Exercise: Transcribe exactly the lines that fall between the one holding "max-delay path, cell" and the one holding "export CTS_CLUSTER_SIZE = 25", inclusive, from the entries below.

━━━━━ The records

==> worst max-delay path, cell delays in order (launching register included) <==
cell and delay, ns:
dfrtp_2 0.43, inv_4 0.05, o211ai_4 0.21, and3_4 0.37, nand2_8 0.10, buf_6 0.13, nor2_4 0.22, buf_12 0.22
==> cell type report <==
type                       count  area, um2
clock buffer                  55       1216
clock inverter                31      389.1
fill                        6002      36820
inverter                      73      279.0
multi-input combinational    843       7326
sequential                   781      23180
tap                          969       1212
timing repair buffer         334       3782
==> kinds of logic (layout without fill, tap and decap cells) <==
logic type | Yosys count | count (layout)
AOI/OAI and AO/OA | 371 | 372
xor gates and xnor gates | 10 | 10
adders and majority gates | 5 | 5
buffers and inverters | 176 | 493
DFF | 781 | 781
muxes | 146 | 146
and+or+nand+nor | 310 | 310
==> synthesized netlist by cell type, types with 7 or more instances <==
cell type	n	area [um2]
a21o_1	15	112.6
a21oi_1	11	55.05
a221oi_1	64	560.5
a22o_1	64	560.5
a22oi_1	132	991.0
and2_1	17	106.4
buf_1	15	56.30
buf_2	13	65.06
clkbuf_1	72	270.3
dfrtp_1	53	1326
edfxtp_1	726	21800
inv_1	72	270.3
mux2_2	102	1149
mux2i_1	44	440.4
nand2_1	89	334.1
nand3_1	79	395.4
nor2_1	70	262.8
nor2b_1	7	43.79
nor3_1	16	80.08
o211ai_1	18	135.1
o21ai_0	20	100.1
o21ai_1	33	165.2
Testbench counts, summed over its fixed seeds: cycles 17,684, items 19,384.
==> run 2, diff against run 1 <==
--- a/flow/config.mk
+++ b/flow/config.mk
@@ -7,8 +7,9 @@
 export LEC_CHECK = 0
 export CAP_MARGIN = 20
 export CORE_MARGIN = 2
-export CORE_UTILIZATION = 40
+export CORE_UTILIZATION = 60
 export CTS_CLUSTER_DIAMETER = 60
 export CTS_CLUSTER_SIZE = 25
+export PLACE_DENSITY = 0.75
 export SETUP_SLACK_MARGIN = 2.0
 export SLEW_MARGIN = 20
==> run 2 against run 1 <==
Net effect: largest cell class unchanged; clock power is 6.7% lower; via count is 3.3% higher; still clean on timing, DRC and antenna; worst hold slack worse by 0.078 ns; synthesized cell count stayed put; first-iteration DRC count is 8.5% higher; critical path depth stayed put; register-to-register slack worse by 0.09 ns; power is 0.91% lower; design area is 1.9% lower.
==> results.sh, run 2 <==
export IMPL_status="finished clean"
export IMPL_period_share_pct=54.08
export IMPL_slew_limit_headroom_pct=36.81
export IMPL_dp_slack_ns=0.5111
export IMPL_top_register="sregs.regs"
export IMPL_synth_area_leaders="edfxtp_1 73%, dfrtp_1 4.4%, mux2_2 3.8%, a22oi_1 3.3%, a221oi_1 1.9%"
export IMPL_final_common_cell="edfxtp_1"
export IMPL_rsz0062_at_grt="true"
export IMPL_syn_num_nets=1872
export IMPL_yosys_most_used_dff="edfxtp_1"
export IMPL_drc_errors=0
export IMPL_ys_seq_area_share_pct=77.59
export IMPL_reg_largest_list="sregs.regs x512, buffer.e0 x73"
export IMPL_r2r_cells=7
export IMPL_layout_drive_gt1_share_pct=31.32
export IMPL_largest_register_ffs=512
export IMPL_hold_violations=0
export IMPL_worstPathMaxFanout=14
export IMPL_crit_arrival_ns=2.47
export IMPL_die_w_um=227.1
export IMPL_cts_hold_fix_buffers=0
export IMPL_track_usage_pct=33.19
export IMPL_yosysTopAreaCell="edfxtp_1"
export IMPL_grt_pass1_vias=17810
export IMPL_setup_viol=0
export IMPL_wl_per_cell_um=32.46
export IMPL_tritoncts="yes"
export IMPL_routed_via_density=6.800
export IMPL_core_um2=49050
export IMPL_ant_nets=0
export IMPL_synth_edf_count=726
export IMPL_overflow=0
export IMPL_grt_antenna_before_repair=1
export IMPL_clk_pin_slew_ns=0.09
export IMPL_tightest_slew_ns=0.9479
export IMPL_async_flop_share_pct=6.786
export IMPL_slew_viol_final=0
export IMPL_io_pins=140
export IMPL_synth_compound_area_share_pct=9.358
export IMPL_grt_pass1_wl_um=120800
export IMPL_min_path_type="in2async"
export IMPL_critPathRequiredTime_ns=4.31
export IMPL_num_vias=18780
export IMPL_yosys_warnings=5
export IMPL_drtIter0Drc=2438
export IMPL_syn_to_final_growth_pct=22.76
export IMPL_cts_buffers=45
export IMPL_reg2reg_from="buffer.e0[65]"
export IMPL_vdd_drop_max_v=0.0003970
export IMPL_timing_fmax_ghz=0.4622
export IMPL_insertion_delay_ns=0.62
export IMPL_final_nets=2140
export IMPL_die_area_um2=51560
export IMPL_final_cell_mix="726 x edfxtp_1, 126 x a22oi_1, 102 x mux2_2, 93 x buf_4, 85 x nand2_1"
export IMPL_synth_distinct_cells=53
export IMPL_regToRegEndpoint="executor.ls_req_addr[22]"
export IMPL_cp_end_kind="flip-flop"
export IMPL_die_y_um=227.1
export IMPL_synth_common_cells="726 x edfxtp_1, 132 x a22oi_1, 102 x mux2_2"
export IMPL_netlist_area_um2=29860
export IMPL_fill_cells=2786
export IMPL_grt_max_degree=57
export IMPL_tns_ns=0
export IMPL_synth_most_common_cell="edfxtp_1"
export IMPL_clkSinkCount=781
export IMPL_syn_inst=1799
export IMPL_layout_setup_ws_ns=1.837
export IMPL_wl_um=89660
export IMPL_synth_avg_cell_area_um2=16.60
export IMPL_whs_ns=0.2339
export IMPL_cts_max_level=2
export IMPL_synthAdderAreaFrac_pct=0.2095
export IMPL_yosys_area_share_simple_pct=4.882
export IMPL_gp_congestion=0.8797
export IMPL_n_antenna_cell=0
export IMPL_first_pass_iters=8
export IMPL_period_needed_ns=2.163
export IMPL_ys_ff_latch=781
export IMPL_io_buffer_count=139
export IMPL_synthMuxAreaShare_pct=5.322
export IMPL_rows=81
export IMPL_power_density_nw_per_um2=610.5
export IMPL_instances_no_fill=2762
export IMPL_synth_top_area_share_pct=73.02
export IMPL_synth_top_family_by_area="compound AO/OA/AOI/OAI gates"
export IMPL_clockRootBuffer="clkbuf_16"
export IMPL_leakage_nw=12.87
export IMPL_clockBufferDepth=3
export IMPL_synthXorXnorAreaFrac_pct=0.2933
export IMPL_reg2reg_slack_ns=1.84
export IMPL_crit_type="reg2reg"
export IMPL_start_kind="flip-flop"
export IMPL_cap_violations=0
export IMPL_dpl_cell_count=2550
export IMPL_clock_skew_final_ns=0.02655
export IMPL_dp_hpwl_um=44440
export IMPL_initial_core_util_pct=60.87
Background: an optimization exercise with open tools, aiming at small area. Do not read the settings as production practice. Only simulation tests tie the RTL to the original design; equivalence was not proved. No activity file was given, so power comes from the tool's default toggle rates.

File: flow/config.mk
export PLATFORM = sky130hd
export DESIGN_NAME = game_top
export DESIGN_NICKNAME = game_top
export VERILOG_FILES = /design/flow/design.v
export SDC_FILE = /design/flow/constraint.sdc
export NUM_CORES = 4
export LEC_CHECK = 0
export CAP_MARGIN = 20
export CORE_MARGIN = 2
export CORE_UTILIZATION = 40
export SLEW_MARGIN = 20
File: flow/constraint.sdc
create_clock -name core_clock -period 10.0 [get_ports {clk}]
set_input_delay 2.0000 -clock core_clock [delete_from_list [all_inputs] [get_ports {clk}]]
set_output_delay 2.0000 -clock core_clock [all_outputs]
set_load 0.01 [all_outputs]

━━━━━━━━━━
━━━━━ The records

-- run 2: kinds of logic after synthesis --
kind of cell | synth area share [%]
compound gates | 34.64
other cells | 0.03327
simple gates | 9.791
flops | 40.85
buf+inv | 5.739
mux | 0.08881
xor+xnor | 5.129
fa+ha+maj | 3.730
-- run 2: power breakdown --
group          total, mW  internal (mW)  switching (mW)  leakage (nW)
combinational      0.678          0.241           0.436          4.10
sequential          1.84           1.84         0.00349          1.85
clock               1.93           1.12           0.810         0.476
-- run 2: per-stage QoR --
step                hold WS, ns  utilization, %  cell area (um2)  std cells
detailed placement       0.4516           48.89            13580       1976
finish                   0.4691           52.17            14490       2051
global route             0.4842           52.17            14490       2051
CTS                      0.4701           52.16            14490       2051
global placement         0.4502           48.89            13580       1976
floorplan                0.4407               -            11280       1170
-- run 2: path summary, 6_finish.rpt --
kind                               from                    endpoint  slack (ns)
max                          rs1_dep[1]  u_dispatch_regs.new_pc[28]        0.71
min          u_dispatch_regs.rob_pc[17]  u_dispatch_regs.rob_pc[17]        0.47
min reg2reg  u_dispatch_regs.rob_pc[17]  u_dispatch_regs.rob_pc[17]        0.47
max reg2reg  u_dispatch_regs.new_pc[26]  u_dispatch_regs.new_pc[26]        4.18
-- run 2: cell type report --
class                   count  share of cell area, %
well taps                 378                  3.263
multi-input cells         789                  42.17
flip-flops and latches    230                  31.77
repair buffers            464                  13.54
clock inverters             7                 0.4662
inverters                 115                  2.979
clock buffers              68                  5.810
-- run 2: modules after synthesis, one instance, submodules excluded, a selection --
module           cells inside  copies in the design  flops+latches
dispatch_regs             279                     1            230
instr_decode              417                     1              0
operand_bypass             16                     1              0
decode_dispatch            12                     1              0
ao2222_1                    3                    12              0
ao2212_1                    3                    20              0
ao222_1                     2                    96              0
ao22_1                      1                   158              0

━━━━━━━━━━
━━━━━ The records

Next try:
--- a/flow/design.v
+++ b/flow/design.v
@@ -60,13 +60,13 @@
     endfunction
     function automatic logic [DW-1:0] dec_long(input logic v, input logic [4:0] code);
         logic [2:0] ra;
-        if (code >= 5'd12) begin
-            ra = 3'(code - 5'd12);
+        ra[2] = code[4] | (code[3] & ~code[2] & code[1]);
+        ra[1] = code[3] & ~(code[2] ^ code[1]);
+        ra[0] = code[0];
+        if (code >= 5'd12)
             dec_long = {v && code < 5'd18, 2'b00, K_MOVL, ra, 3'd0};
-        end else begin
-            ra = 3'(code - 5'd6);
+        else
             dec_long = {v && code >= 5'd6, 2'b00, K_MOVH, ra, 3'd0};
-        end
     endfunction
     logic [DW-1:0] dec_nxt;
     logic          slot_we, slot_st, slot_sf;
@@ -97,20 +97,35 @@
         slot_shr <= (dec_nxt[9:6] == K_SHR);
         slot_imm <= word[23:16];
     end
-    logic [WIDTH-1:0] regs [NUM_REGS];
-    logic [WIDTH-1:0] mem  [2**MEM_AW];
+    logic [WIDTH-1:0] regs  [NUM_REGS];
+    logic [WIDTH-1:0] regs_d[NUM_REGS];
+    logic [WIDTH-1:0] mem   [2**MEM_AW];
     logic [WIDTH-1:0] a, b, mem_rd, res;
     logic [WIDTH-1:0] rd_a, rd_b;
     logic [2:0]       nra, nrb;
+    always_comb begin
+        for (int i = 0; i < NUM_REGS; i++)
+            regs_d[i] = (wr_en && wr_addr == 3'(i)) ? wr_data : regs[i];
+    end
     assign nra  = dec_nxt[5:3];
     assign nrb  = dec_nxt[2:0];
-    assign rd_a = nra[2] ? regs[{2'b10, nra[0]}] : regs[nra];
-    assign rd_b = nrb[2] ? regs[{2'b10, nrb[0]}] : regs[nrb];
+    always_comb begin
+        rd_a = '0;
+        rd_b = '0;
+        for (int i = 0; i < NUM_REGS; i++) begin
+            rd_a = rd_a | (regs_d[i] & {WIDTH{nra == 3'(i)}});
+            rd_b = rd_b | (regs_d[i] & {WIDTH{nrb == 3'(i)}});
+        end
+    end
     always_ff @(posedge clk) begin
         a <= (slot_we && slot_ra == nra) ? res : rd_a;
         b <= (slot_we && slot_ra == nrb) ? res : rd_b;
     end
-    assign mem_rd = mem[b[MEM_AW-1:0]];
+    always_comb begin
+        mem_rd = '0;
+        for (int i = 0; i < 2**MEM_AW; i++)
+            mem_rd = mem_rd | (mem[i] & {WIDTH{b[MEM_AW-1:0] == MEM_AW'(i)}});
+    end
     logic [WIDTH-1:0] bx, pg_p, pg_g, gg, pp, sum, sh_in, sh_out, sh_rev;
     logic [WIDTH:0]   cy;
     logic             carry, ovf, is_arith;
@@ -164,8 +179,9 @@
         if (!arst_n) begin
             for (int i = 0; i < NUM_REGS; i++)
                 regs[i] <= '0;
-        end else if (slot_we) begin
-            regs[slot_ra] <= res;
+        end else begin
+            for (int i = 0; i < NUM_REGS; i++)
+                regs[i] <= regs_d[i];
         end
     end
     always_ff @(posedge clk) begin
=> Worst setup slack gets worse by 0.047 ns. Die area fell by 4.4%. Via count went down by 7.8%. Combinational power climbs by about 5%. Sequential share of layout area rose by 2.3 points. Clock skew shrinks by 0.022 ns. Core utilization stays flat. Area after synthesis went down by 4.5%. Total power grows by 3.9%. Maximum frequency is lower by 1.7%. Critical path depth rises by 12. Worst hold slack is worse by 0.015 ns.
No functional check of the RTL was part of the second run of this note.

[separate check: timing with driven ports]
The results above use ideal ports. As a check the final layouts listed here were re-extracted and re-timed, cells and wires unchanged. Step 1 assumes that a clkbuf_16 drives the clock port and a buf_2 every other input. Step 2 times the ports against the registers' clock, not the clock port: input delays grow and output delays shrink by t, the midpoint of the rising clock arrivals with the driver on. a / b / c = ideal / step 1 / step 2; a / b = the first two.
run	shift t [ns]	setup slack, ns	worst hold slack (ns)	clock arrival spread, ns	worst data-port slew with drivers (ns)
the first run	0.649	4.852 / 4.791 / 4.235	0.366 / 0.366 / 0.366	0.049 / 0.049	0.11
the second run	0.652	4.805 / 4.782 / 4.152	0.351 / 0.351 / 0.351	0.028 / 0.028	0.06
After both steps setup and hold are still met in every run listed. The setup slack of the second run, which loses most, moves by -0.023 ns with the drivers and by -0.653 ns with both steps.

━━━━━━━━━━

Output below:
==> worst max-delay path, cell delays in order (launching register included) <==
cell and delay, ns:
dfrtp_2 0.43, inv_4 0.05, o211ai_4 0.21, and3_4 0.37, nand2_8 0.10, buf_6 0.13, nor2_4 0.22, buf_12 0.22
==> cell type report <==
type                       count  area, um2
clock buffer                  55       1216
clock inverter                31      389.1
fill                        6002      36820
inverter                      73      279.0
multi-input combinational    843       7326
sequential                   781      23180
tap                          969       1212
timing repair buffer         334       3782
==> kinds of logic (layout without fill, tap and decap cells) <==
logic type | Yosys count | count (layout)
AOI/OAI and AO/OA | 371 | 372
xor gates and xnor gates | 10 | 10
adders and majority gates | 5 | 5
buffers and inverters | 176 | 493
DFF | 781 | 781
muxes | 146 | 146
and+or+nand+nor | 310 | 310
==> synthesized netlist by cell type, types with 7 or more instances <==
cell type	n	area [um2]
a21o_1	15	112.6
a21oi_1	11	55.05
a221oi_1	64	560.5
a22o_1	64	560.5
a22oi_1	132	991.0
and2_1	17	106.4
buf_1	15	56.30
buf_2	13	65.06
clkbuf_1	72	270.3
dfrtp_1	53	1326
edfxtp_1	726	21800
inv_1	72	270.3
mux2_2	102	1149
mux2i_1	44	440.4
nand2_1	89	334.1
nand3_1	79	395.4
nor2_1	70	262.8
nor2b_1	7	43.79
nor3_1	16	80.08
o211ai_1	18	135.1
o21ai_0	20	100.1
o21ai_1	33	165.2
Testbench counts, summed over its fixed seeds: cycles 17,684, items 19,384.
==> run 2, diff against run 1 <==
--- a/flow/config.mk
+++ b/flow/config.mk
@@ -7,8 +7,9 @@
 export LEC_CHECK = 0
 export CAP_MARGIN = 20
 export CORE_MARGIN = 2
-export CORE_UTILIZATION = 40
+export CORE_UTILIZATION = 60
 export CTS_CLUSTER_DIAMETER = 60
 export CTS_CLUSTER_SIZE = 25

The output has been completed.